Olivia Leitch – The Cornish Question: Conflicted Means and Uncertain Ends in Cornish Heritage Tourism and Indigenous Identity
Cornwall is situated in the westernmost part of England’s southwest peninsula and has unique Celtic links, similar to those of Scotland, Wales and Brittany. Due to these factors of location and historical connection, Cornwall is set apart from the nation in which it is located. Indeed, referring to it as a county proves contentious for many residents due to its distinctive heritage and culture. As such, this research examines how and why Cornwall is viewed as ‘different’ to England and the ways in which the nation appreciates, respects, or neglects these differences.
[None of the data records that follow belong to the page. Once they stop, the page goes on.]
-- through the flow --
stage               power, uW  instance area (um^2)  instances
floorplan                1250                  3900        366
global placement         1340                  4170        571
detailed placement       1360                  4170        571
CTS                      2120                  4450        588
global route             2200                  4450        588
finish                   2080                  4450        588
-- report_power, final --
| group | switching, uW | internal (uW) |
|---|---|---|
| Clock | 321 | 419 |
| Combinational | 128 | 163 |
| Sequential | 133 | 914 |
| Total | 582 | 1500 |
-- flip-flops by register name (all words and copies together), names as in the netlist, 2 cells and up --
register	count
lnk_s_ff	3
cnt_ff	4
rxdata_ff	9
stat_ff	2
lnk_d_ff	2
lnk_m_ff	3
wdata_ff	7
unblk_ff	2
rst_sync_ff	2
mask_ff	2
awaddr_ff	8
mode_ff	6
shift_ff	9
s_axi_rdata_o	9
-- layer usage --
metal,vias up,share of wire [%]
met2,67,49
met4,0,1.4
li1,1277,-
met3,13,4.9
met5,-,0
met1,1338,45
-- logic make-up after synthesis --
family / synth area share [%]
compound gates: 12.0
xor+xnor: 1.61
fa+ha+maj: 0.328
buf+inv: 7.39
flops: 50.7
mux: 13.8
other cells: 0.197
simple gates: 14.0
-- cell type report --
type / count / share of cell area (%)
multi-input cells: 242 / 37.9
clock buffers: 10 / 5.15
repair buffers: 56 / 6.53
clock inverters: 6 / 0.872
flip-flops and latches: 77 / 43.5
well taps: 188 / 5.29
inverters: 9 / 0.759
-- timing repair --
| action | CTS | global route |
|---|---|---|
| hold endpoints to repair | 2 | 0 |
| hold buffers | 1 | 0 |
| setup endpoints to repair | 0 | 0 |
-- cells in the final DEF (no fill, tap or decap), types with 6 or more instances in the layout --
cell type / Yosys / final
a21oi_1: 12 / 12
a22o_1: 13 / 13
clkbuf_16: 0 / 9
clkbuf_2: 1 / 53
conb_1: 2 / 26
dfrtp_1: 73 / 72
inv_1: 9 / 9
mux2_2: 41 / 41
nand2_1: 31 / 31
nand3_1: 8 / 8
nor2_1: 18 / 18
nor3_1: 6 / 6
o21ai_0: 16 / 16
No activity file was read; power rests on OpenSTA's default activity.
[config.mk]
export PLATFORM = sky130hd
export DESIGN_NAME = safety_interlock_mode_gate
export DESIGN_NICKNAME = d
export VERILOG_FILES = /design/src/hdl/sync_2ff.v /design/src/hdl/reg_port.v /design/src/hdl/safety_interlock_mode_gate.v
export VERILOG_INCLUDE_DIRS = /design/src /design/src/hdl
export SDC_FILE = /design/constraint.sdc
export NUM_CORES = 1
export LEC_CHECK = 0
export BUFFER_PORTS_ARGS = -buffer_cell sky130_fd_sc_hd__buf_2
export CAP_MARGIN = 0
export CORE_AREA = 2 2 80 82
export DETAILED_ROUTE_END_ITERATION = 8
export DIE_AREA = 0 0 82 84
export GPL_TIMING_DRIVEN = 1
export PLACE_DENSITY = 0.66
export SETUP_SLACK_MARGIN = 0.05
export SLEW_MARGIN = 20
export SYNTH_ARGS = -nofsm -noshare
export SYNTH_HDL_FRONTEND = slang
export SYNTH_HIERARCHICAL = 1
export SYNTH_SLANG_ARGS = --single-unit
[constraint.sdc]
create_clock -name I_REF_CLK -period 1.7 [get_ports I_REF_CLK]
set_input_delay 0.255 -clock I_REF_CLK [delete_from_list [all_inputs] [get_ports I_REF_CLK]]
set_output_delay 0.255 -clock I_REF_CLK [all_outputs]
set_load 0.005 [all_outputs]
[src/hdl/interlock_defines.vh]
// Constants for the safety interlock and mode gate block.
// Assumes a 200 MHz reference clock and switch inputs already debounced outside.
`ifndef INTERLOCK_DEFINES_VH
`define INTERLOCK_DEFINES_VH
`define REG_CTRL 4'h0
`define REG_STAT 4'h1
`define REG_IRQ_STAT 4'h2
`define REG_IRQ_MASK 4'h3
`define CTRL_SERVO_REQ 0
`define CTRL_AUTO_RUN 1
`define CTRL_JOG_REQ 2
`define CTRL_BRAKE_REQ 3
`define CTRL_ALARM_RESET 4
`define CTRL_WIDTH 4
`define IRQ_DOOR_ERR 0
`define IRQ_SERVO_DROP 1
`define IRQ_ENABLE_LOST 2
`define IRQ_WIDTH 3
`define IRQ_MASK_RESET 3'h0
`define STAT_SERVO_ON 0
`define STAT_AUTO_RUN 1
`define STAT_DOOR_ERROR 2
`define STAT_DOOR_CLOSED 3
`define STAT_MODE_AUTO 4
`define STAT_PENDANT_EN 5
`define STAT_ENSW_LSB 6
`define STAT_ENSW_MSB 7
`define ENSW_RELEASED 2'h0
`define ENSW_LIGHT 2'h1
`define ENSW_FULL 2'h2
`endif

[src/hdl/sync_2ff.v]
// Two flip-flop synchroniser for a bundle of slow pin levels.
// Assumes inputs are static for several clocks around each change.
module sync_2ff #(
    parameter WIDTH = 1
) (
    input wire i_clk,
    input wire i_rst,
    input wire [WIDTH-1:0] i_async,
    output reg [WIDTH-1:0] o_sync
);
    reg [WIDTH-1:0] stage;

    always @(posedge i_clk or posedge i_rst) begin
        if (i_rst) begin
            stage <= {WIDTH{1'b0}};
            o_sync <= {WIDTH{1'b0}};
        end else begin
            stage <= i_async;
            o_sync <= stage;
        end
    end
endmodule // sync_2ff

[src/hdl/reg_port.v]
// Register port: address decode, write strobe and one-cycle-late read data.
// Assumes strobes are single cycle and never both at once.
`include "interlock_defines.vh"
module reg_port (
    input wire i_clk,
    input wire i_rst,
    input wire [3:0] i_addr,
    input wire [31:0] i_wdata,
    input wire i_wr,
    input wire i_rd,
    input wire [`IRQ_WIDTH-1:0] i_events,
    input wire [31:0] i_stat_word,
    output reg [31:0] o_rdata,
    output reg [`CTRL_WIDTH-1:0] o_ctrl,
    output reg o_alarm_reset,
    output reg [`IRQ_WIDTH-1:0] o_irq_stat,
    output reg [`IRQ_WIDTH-1:0] o_irq_mask
);
    wire wr_ctrl = i_wr && (i_addr == `REG_CTRL);
    wire wr_istat = i_wr && (i_addr == `REG_IRQ_STAT);
    wire wr_imask = i_wr && (i_addr == `REG_IRQ_MASK);
    reg [31:0] next_rdata;

    always @* begin
        case (i_addr)
            `REG_CTRL: next_rdata = {{(32-`CTRL_WIDTH){1'b0}}, o_ctrl};
            `REG_STAT: next_rdata = i_stat_word;
            `REG_IRQ_STAT: next_rdata = {{(32-`IRQ_WIDTH){1'b0}}, o_irq_stat};
            `REG_IRQ_MASK: next_rdata = {{(32-`IRQ_WIDTH){1'b0}}, o_irq_mask};
            default: next_rdata = 32'h0;
        endcase
    end

    always @(posedge i_clk or posedge i_rst) begin
        if (i_rst) begin
            o_rdata <= 32'h0;
            o_ctrl <= {`CTRL_WIDTH{1'b0}};
            o_alarm_reset <= 1'b0;
            o_irq_stat <= {`IRQ_WIDTH{1'b0}};
            o_irq_mask <= `IRQ_MASK_RESET;
        end else begin
            o_rdata <= i_rd ? next_rdata : 32'h0;
            o_alarm_reset <= wr_ctrl && i_wdata[`CTRL_ALARM_RESET];
            if (wr_ctrl)
                o_ctrl <= i_wdata[`CTRL_WIDTH-1:0];
            if (wr_imask)
                o_irq_mask <= i_wdata[`IRQ_WIDTH-1:0];
            // Set wins over write-one-to-clear
            o_irq_stat <= (o_irq_stat & ~(wr_istat ? i_wdata[`IRQ_WIDTH-1:0] : {`IRQ_WIDTH{1'b0}})) | i_events;
        end
    end
endmodule // reg_port

[src/hdl/safety_interlock_mode_gate.v]
// Safety interlock and mode gate: decides servo, jog, brake and automatic permits.
// Assumes switch pins are asynchronous levels; registers reached over a plain port.
`include "interlock_defines.vh"
module safety_interlock_mode_gate (
    input wire I_REF_CLK,
    input wire I_RST,
    input wire I_DOOR_CLOSED,
    input wire I_MODE_AUTO,
    input wire I_PENDANT_ENABLED,
    input wire [1:0] I_ENABLE_SWITCH,
    input wire [3:0] I_ADDR,
    input wire [31:0] I_WDATA,
    input wire I_WR,
    input wire I_RD,
    output wire [31:0] O_RDATA,
    output reg O_SERVO_ON,
    output reg O_JOG_ALLOWED,
    output reg O_BRAKE_RELEASE,
    output reg O_AUTO_RUN,
    output reg O_DOOR_ERROR,
    output reg O_AXIS_SERVO_SYNC_CONTACT,
    output wire O_IRQ
);
    localparam ST_OFF = 3'b001;
    localparam ST_ON = 3'b010;
    localparam ST_FAULT = 3'b100;

    wire door_closed;
    wire mode_auto;
    wire pendant_en;
    wire [1:0] ensw;
    wire [`CTRL_WIDTH-1:0] ctrl;
    wire alarm_reset;
    wire [`IRQ_WIDTH-1:0] irq_stat;
    wire [`IRQ_WIDTH-1:0] irq_mask;
    reg [2:0] state;
    reg [2:0] next_state;
    reg [`IRQ_WIDTH-1:0] events;
    reg manual;
    reg light_grip;
    reg manual_ok;
    reg auto_ok;
    reg servo_allowed;
    reg door_trip;
    reg grip_lost;
    reg [31:0] stat_word;
    reg next_servo_on;
    reg next_sync_contact;
    reg next_door_error;
    reg next_jog_allowed;
    reg next_brake_release;
    reg next_auto_run;

    // Only the light press of the enable switch lets the arm move
    function grip_is_light;
        input [1:0] pos;
        begin
            case (pos)
                `ENSW_LIGHT: grip_is_light = 1'b1;
                `ENSW_RELEASED: grip_is_light = 1'b0;
                `ENSW_FULL: grip_is_light = 1'b0;
                default: grip_is_light = 1'b0;
            endcase
        end
    endfunction

    function state_is_on;
        input [2:0] st;
        begin
            state_is_on = (st == ST_ON);
        end
    endfunction

    function manual_permit;
        input pendant;
        input auto_sel;
        input [1:0] pos;
        begin
            manual_permit = pendant && !auto_sel && grip_is_light(pos);
        end
    endfunction

    function auto_permit;
        input pendant;
        input auto_sel;
        input door;
        begin
            auto_permit = !pendant && auto_sel && door;
        end
    endfunction

    // Events raised when the servo leaves the on state
    function [`IRQ_WIDTH-1:0] drop_events;
        input tripped;
        input grip_gone;
        begin
            drop_events = {`IRQ_WIDTH{1'b0}};
            drop_events[`IRQ_SERVO_DROP] = 1'b1;
            drop_events[`IRQ_DOOR_ERR] = tripped;
            drop_events[`IRQ_ENABLE_LOST] = grip_gone;
        end
    endfunction

    // Each switch level passes two flops before any permit reads it
    sync_2ff #(.WIDTH(1)) u_sync_door (
        .i_clk(I_REF_CLK),
        .i_rst(I_RST),
        .i_async(I_DOOR_CLOSED),
        .o_sync(door_closed)
    );

    sync_2ff #(.WIDTH(1)) u_sync_mode (
        .i_clk(I_REF_CLK),
        .i_rst(I_RST),
        .i_async(I_MODE_AUTO),
        .o_sync(mode_auto)
    );

    sync_2ff #(.WIDTH(1)) u_sync_pendant (
        .i_clk(I_REF_CLK),
        .i_rst(I_RST),
        .i_async(I_PENDANT_ENABLED),
        .o_sync(pendant_en)
    );

    sync_2ff #(.WIDTH(2)) u_sync_grip (
        .i_clk(I_REF_CLK),
        .i_rst(I_RST),
        .i_async(I_ENABLE_SWITCH),
        .o_sync(ensw)
    );

    // Permits from the synchronised switch levels
    always @* begin
        manual = !mode_auto;
        light_grip = grip_is_light(ensw);
        manual_ok = manual_permit(pendant_en, mode_auto, ensw);
        auto_ok = auto_permit(pendant_en, mode_auto, door_closed);
        if (manual) begin
            servo_allowed = manual_ok;
        end else begin
            servo_allowed = auto_ok;
        end
    end

    // Trip conditions only count while the servo is on
    always @* begin
        if (mode_auto && !door_closed && state_is_on(state)) begin
            door_trip = 1'b1;
        end else begin
            door_trip = 1'b0;
        end
        if (manual && pendant_en && !light_grip && state_is_on(state)) begin
            grip_lost = 1'b1;
        end else begin
            grip_lost = 1'b0;
        end
    end

    // Status word for software
    always @* begin
        stat_word = 32'h0;
        stat_word[`STAT_SERVO_ON] = O_SERVO_ON;
        stat_word[`STAT_AUTO_RUN] = O_AUTO_RUN;
        stat_word[`STAT_DOOR_ERROR] = O_DOOR_ERROR;
        stat_word[`STAT_DOOR_CLOSED] = door_closed;
        stat_word[`STAT_MODE_AUTO] = mode_auto;
        stat_word[`STAT_PENDANT_EN] = pendant_en;
        stat_word[`STAT_ENSW_MSB:`STAT_ENSW_LSB] = ensw;
    end

    reg_port u_regs (
        .i_clk(I_REF_CLK),
        .i_rst(I_RST),
        .i_addr(I_ADDR),
        .i_wdata(I_WDATA),
        .i_wr(I_WR),
        .i_rd(I_RD),
        .i_events(events),
        .i_stat_word(stat_word),
        .o_rdata(O_RDATA),
        .o_ctrl(ctrl),
        .o_alarm_reset(alarm_reset),
        .o_irq_stat(irq_stat),
        .o_irq_mask(irq_mask)
    );

    assign O_IRQ = |(irq_stat & irq_mask);

    // Servo state: off, on, latched door fault
    always @* begin
        next_state = state;
        events = {`IRQ_WIDTH{1'b0}};
        case (state)
            ST_OFF: begin
                // Servo-on only on request and while permitted
                if (ctrl[`CTRL_SERVO_REQ] && servo_allowed) begin
                    next_state = ST_ON;
                end
            end
            ST_ON: begin
                if (door_trip) begin
                    next_state = ST_FAULT;
                    events = drop_events(1'b1, 1'b0);
                end else if (!servo_allowed || !ctrl[`CTRL_SERVO_REQ]) begin
                    next_state = ST_OFF;
                    events = drop_events(1'b0, grip_lost);
                end
            end
            ST_FAULT: begin
                // Servo requests are refused until the alarm is reset with the door shut
                if (alarm_reset && door_closed) begin
                    next_state = ST_OFF;
                end
            end
            default: begin
                next_state = ST_OFF;
            end
        endcase
    end

    // Output values, except brake release, follow the state being entered
    always @* begin
        next_servo_on = 1'b0;
        next_sync_contact = 1'b0;
        next_door_error = 1'b0;
        next_jog_allowed = 1'b0;
        next_brake_release = 1'b0;
        next_auto_run = 1'b0;
        case (next_state)
            ST_ON: begin
                next_servo_on = 1'b1;
                next_sync_contact = 1'b1;
                next_jog_allowed = manual_ok && ctrl[`CTRL_JOG_REQ];
                next_auto_run = auto_ok && ctrl[`CTRL_AUTO_RUN];
            end
            ST_FAULT: begin
                next_door_error = 1'b1;
            end
            default: begin
                next_servo_on = 1'b0;
            end
        endcase
        // Brake release does not wait for servo-on
        next_brake_release = manual_ok && ctrl[`CTRL_BRAKE_REQ];
    end

    // State and registered outputs
    always @(posedge I_REF_CLK or posedge I_RST) begin
        if (I_RST) begin
            state <= ST_OFF;
        end else begin
            state <= next_state;
        end
    end

    always @(posedge I_REF_CLK or posedge I_RST) begin
        if (I_RST) begin
            O_SERVO_ON <= 1'b0;
        end else begin
            O_SERVO_ON <= next_servo_on;
        end
    end

    always @(posedge I_REF_CLK or posedge I_RST) begin
        if (I_RST) begin
            O_AXIS_SERVO_SYNC_CONTACT <= 1'b0;
        end else begin
            O_AXIS_SERVO_SYNC_CONTACT <= next_sync_contact;
        end
    end

    always @(posedge I_REF_CLK or posedge I_RST) begin
        if (I_RST) begin
            O_DOOR_ERROR <= 1'b0;
        end else begin
            O_DOOR_ERROR <= next_door_error;
        end
    end

    always @(posedge I_REF_CLK or posedge I_RST) begin
        if (I_RST) begin
            O_JOG_ALLOWED <= 1'b0;
        end else begin
            O_JOG_ALLOWED <= next_jog_allowed;
        end
    end

    always @(posedge I_REF_CLK or posedge I_RST) begin
        if (I_RST) begin
            O_BRAKE_RELEASE <= 1'b0;
        end else begin
            O_BRAKE_RELEASE <= next_brake_release;
        end
    end

    always @(posedge I_REF_CLK or posedge I_RST) begin
        if (I_RST) begin
            O_AUTO_RUN <= 1'b0;
        end else begin
            O_AUTO_RUN <= next_auto_run;
        end
    end
endmodule // safety_interlock_mode_gate

Word level (Yosys, flattened, before mapping)
Index checks and enable logic that the tools add are counted.
{"block": "totals", "word_cells": 77, "out_inout_bits": 39, "input_bits": 45, "regBits": 61}
{"block": "op_classes", "n_reduce_logical": 26, "eq_ne": 9, "bitwise": 4, "muxes": 19}
{"op": "case mux 8 bit (4 select lines)", "count": 1}
{"op": "two-way mux 3 bit", "count": 8}
{"op": "logical AND 1 bit", "count": 17}
{"op": "case mux 3 bit (3 select lines)", "count": 1}
{"op": "equality test 4 x 2 -> 1 bit, second input constant", "count": 2}
{"op": "two-way mux 1 bit", "count": 8}
{"op": "two-way mux 8 bit", "count": 1}
{"op": "AND 3 bit", "count": 2}
{"op": "equality test 3 x 2 -> 1 bit, second input constant", "count": 2}
{"op": "equality test 3 bit, second input constant", "count": 2}
{"op": "zero test 1 bit", "count": 6}
{"op": "equality test 4 x 1 -> 1 bit, second input constant", "count": 1}
{"op": "zero test 4 bit", "count": 1}
{"op": "equality test 3 x 1 -> 1 bit, second input constant", "count": 1}
{"op": "inverter 3 bit", "count": 1}
{"op": "OR 3 bit", "count": 1}
{"op": "OR reduction 3 bit", "count": 1}
{"op": "equality test 2 x 1 -> 1 bit, second input constant", "count": 1}
{"op": "logical OR 1 bit", "count": 1}

Logic depth before layout (Yosys ltp)
Gate-level depths: netlist of the first run.
{"block": "logic_depth", "ltp_word": 11, "mapped_depth": 5, "ltp_nobuf": 5}

Cells and area by module
Netlist of the first run, hierarchy kept.
{"module": "reg_port", "cells_each": 104, "instances": 1, "area_per_inst_um2": 1612.8, "seq_area_each_um2": 1076.0}
{"module": "safety_interlock_mode_gate", "cells_each": 41, "instances": 1, "area_per_inst_um2": 449.2, "seq_area_each_um2": 201.4}
{"module": "sync_2ff at u_sync_door ...", "cells_each": 3, "instances": 3, "area_per_inst_um2": 53.8, "seq_area_each_um2": 50.0}
{"module": "sync_2ff at u_sync_grip", "cells_each": 5, "instances": 1, "area_per_inst_um2": 103.8, "seq_area_each_um2": 100.1}

Worst setup path after synthesis of the first run
Ideal clock, no wire load.
{"block": "synth_timing", "path_type": "input to register", "from": "input port I_ADDR[0]", "to": "register u_regs.o_ctrl[0]", "arrival_ns": 1.306, "path_stages": 4, "slack_ns": 0.269, "setup_ns": 0.125, "required_ns": 1.575, "n_path_buf": 1, "path_cell_list": "buf_6 -> nor4b_4 -> nor2b_1 -> mux2_2"}
{"block": "synth_via", "elab_chain_cells": 2}
{"item": "from (decl)", "line": "safety_interlock_mode_gate.v:11", "source": "input wire [3:0] I_ADDR,"}
{"item": "zero test 4 bit"}
{"item": "logical AND 1 bit", "line": "reg_port.v:19", "source": "wire wr_ctrl = i_wr && (i_addr == `REG_CTRL);"}
{"item": "to (signal assigned)", "line": "reg_port.v:37", "source": "o_ctrl <= {`CTRL_WIDTH{1'b0}};"}
{"item": "to (signal assigned)", "line": "reg_port.v:45", "source": "o_ctrl <= i_wdata[`CTRL_WIDTH-1:0];"}
{"item": "to (decl)", "line": "reg_port.v:14", "source": "output reg [`CTRL_WIDTH-1:0] o_ctrl,"}
No other way between the ends.
A chain may end at the register's enable or synchronous reset.

Worst setup path after layout of the first run
{"block": "layout_timing", "from": "register u_regs.o_irq_stat[0]", "to": "output port O_IRQ"}
{"block": "layout_via", "elab_chain_cells": 2}
{"item": "from (decl)", "line": "reg_port.v:16", "source": "output reg [`IRQ_WIDTH-1:0] o_irq_stat,"}
{"item": "from (signal assigned)", "line": "reg_port.v:39", "source": "o_irq_stat <= {`IRQ_WIDTH{1'b0}};"}
{"item": "from (signal assigned)", "line": "reg_port.v:49", "source": "o_irq_stat <= (o_irq_stat & ~(wr_istat ? i_wdata[`IRQ_WIDTH-1:0] : {`IRQ_WIDTH{1'b0}})) | i_events;"}
{"item": "AND 3 bit", "line": "safety_interlock_mode_gate.v:188", "source": "assign O_IRQ = |(irq_stat & irq_mask);"}
{"item": "OR reduction 3 bit", "line": "safety_interlock_mode_gate.v:188"}
{"item": "to (decl)", "line": "safety_interlock_mode_gate.v:22", "source": "output wire O_IRQ"}
No other way between the ends.

==> flow_summary_export.csv, run 1 <==
group,metric,value,unit
sta,skew,5.48,ps
floorplanning,io_pins,84,
worst_setup_path,cpPeakStageDelay,400,ps
pwr,vdd_ir_drop_max,0.448,mV
detailed_routing,wl_per_cell,11.5,um
global_route,grt_pass1_vias,1339,
layout,ff_latch_area,0.00153,mm2
floorplanning,core_area,0.00610,mm2
global_route,grt_max_degree,25,
worst_setup_path,crit_path_start_kind,"flip-flop",
sta,timing.fmax,664,MHz
sta,layout_setup_ws,193,ps
clock_tree,cts_max_path_buffers,2,
sta,hold_viol,0,
placement,port_buffers,56,
detailed_routing,vias_per_cell,4.24,
layout,fillers,573,
floorplanning,die_h,84,um
sta,slew_headroom,53.1,%
clock_tree,cts_setup_buffers,0,
floorplanning,fp.dieArea,0.00689,mm2
logic_synthesis,synth_top_area_share,64.5,%
detailed_routing,vias,1409,
clock_tree,clk_latency,330,ps
logic_synthesis,ys_seq_elements,61,
floorplanning,std_cell_rows,29,
layout,final_nets,296,
worst_setup_path,worstPathArrival,1250,ps
layout,drive_gt1_share,44.7,%
global_route,antenna_found_initial,0,
clock_tree,cts_buffers,9,
global_route,grt_pass1_wl,6380,um
logic_synthesis,netlist_instances,159,
logic_synthesis,yosysSeqAreaShare,65.6,%
detailed_routing,drc,0,
layout,area_delta_synth_final,28.5,%
global_route,grt_usage,12.8,%
placement,routabilityCongestion,0.790,
clock_tree,clock_sinks,61,
clock_tree,cts_tree,"done",
sta,finalSetupViolations,0,
worst_setup_path,worstPathMaxFanout,3,
pwr,power_density,1040,mW/mm2
sta,drv_slew,0,
outcome,status,"finished clean",
worst_setup_path,cp-end-kind,"primary output",
clock_tree,cts.htree.levels,3,
logic_synthesis,ys_types,38,
detailed_routing,drtIter0Drc,60,
logic_synthesis,syn_avg_cell_area,14.6,um2
placement,dp_hpwl,2920,um
sta,rsz0062_at_grt,"false",
layout,multi_input_area,815,um2
layout,final_area,0.00299,mm2
sta,fin_crit_sh,88.6,%
placement,place_area,0.00280,mm2
worst_setup_path,worstPathRequired,1440,ps
pwr,leakage,1.63,nW
job,maxCapViolCount,0,
global_route,grt_overflow,0,
sta,fin_setup_tns,0,ps
logic_synthesis,synth_area_leader_cell,"dfrtp_1",
worst_setup_path,path_cells,"a222oi_1 > inv_1 > buf_2",
detailed_routing,routed_wl,3830,um
logic_synthesis,syn_area,0.00233,mm2
floorplanning,start_util,38.2,%
sta,worstMarginPinSlew,699,ps
sta,hold_ws,28.5,ps
worst_setup_path,cp_slowest_cell,"dfrtp_1",
worst_setup_path,path_class,"flip-flop to primary output",
logic_synthesis,yosys_warnings,6,
logic_synthesis,synthTopCellsByArea,"dfrtp_1, and2_1, and2_2, mux2_2, mux4_2",
clock_tree,root_buffer,"clkbuf_8",
detailed_routing,drt_first_pass_iters,4,
hold_path,worstHoldPathType,"input pin to flip-flop",
detailed_routing,ant_nets,0,
sta,period_needed,1510,ps
placement,dp_worst_setup_slack,180,ps
floorplanning,fp.dieW,82,um
layout,antenna-diode-count,0,
clock_tree,clk_pin_slew,60,ps
==> repair_timing <==
item	4_1_cts	5_1_grt
resized for setup	0	0
endpoints found under the setup margin	0	0
hold buffers	1	0
endpoints found under the hold margin	17	0
==> flip-flops by register name, summed over array words and instances, names as in the netlist, 2 cells and up <==
register and cells:
state 3, u_regs/o_ctrl 4, u_regs/o_irq_mask 3, u_regs/o_irq_stat 3, u_regs/o_rdata 32, u_sync_grip/o_sync 2
u_sync_grip/stage 2
==> Yosys cell counts (all sizes together) <==
cell	number
nor4b	2
mux2i	1
nor2	5
a21oi	1
dfstp	1
and3b	2
nand2	2
nor3b	1
and4	2
nor2b	4
a21o	3
or3b	1
nor3	4
buf	4
nand3	3
o21ai	1
inv	7
mux2	7
nand4b	1
dfrtp	60
mux4	3
o22a	1
o21ba	1
o2bb2ai	1
or2	1
nor4	1
and2	30
conb	1
and2b	4
clkbuf	1
nand2b	2
a222oi	1
==> logic make-up after synthesis <==
group                  Yosys count  synth area share [%]
other                            1                 0.161
AO/OA/AOI/OAI                    9                  3.66
flip-flops                      61                  65.6
buffers and inverters           12                  3.06
AND/OR/NAND/NOR                 65                  20.8
multiplexers                    11                  6.72
==> cell usage in the layout (no fill, tap or decap), types with 2 or more instances in the layout <==
master,n
and4_1,2
a21o_1,3
clkbuf_1,2
nand3_1,3
and3b_1,2
clkbuf_8,12
mux4_2,3
nor3_1,4
nor2b_1,2
conb_1,24
nand2b_1,2
mux2_2,7
buf_4,5
and2_2,13
buf_2,56
and2_1,17
nor2_1,5
inv_1,6
and2b_2,3
nand2_1,2
dfrtp_1,60
==> power breakdown <==
part | switching, mW | internal, mW
registers | 0.0857 | 1.56
logic | 0.147 | 0.189
clock network | 0.493 | 0.639
==> metal layers <==
layer	GRT usage [%]	vias to the layer above	routed length, um
li1	-	685	-
met1	17.0	667	1730
met2	17.5	48	1750
met3	4.00	9	240
met4	9.09	0	112
met5	0	-	0
==> critical path, delay by kind of cell (launching register included) <==
kind	cells	cell delay, ps
buf+inv	2	190
flops	1	400
compound gates	1	330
Whilst government policy has slowly begun to acknowledge Cornish distinctiveness, many believe that it is too late. Cornwall is already inundated with tourists and in-migrants and it is argued that as a result, Cornish identity is threatened. This research combines primary data with secondary literature to examine the case of Cornwall, including its landscape, heritage, culture, and citizens.
The coastline and countryside which make up the Cornish landscape motivate tourism within Cornwall. Depictions of the region frequently focus on these features rather than historical or cultural aspects, thus leading to the commodification of the area; the countryside is consumed in order to fuel the tourism industry. Cornwall relies significantly on the tourism industry, due to the decline of its native industries, yet through commercialization, this very industry threatens Cornish heritage. This research therefore asks, ‘Who owns Cornwall’s heritage and who cares?’ It examines the conflict between residents and visitors and the ways in which each inhabit the same space for different purposes.
Overall, this dissertation argues that the tourism industry contributes to the evolving nature of Cornish culture and identity. With tourism as such a large influence within the region, it is inevitable that visitors ultimately contribute to a contemporary model of Cornish heritage. In order for the region to continue to promote itself as distinct, whilst also welcoming visitors, it is essential that these same visitors are accepted as part of the Cornish narrative. Although incomers must simultaneously respect Cornish culture and attempt to integrate themselves into the community. Cornwall’s story continues to evolve and through the combined efforts of residents and visitors, Cornwall’s public history can become a shared resource for all.